PROBLEM TO SOLVE: Produce word for word the lines of the data below running from the one that has "export MAX_ROUTING_LAYER = met4" to the one that has "create_clock -name clk_i", inclusive, and no others.

*** RECORDED INFORMATION Section Begins ***

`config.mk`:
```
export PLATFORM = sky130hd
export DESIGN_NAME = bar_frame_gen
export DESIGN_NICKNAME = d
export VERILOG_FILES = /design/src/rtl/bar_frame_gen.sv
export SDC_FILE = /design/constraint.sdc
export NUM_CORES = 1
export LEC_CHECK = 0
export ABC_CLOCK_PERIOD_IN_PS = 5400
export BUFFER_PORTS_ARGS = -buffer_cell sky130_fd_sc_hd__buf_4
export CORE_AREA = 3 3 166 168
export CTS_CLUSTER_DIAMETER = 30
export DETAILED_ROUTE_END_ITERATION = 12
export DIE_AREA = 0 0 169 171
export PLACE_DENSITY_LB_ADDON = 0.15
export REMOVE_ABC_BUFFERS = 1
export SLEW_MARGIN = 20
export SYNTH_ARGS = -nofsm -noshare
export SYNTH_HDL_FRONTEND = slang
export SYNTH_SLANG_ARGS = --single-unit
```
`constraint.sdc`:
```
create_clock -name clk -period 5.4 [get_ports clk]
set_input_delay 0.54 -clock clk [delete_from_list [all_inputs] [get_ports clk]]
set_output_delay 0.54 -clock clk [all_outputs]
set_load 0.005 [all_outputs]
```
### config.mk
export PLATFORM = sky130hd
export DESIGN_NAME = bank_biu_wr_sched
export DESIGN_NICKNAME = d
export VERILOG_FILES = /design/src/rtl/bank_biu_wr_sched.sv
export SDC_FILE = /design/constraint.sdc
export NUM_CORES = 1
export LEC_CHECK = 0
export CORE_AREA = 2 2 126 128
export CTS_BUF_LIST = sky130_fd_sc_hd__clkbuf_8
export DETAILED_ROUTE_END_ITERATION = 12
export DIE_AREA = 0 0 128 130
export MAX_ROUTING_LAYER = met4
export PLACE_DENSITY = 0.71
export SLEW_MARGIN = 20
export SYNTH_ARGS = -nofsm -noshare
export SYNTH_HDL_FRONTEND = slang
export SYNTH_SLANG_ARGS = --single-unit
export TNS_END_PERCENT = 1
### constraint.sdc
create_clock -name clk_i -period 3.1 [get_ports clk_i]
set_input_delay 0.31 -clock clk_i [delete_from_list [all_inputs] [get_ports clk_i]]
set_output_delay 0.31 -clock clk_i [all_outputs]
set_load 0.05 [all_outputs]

*** RECORDED INFORMATION Section Ends ***
*** RECORDED INFORMATION Section Begins ***

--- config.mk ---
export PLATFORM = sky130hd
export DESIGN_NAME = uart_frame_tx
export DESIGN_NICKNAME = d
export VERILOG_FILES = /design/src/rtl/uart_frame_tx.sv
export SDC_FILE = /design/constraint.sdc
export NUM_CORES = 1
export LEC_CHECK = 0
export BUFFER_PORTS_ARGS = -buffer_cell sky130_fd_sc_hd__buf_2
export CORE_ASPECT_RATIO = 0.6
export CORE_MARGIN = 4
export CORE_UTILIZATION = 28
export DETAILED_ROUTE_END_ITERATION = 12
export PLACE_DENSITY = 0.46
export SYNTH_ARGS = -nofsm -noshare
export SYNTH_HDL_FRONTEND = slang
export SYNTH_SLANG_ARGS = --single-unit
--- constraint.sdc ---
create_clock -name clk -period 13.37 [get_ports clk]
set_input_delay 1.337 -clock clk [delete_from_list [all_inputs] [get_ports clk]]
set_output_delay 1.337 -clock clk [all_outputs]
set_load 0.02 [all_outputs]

*** RECORDED INFORMATION Section Ends ***

SOLVED PROBLEM:
export MAX_ROUTING_LAYER = met4
export PLACE_DENSITY = 0.71
export SLEW_MARGIN = 20
export SYNTH_ARGS = -nofsm -noshare
export SYNTH_HDL_FRONTEND = slang
export SYNTH_SLANG_ARGS = --single-unit
export TNS_END_PERCENT = 1
### constraint.sdc
create_clock -name clk_i -period 3.1 [get_ports clk_i]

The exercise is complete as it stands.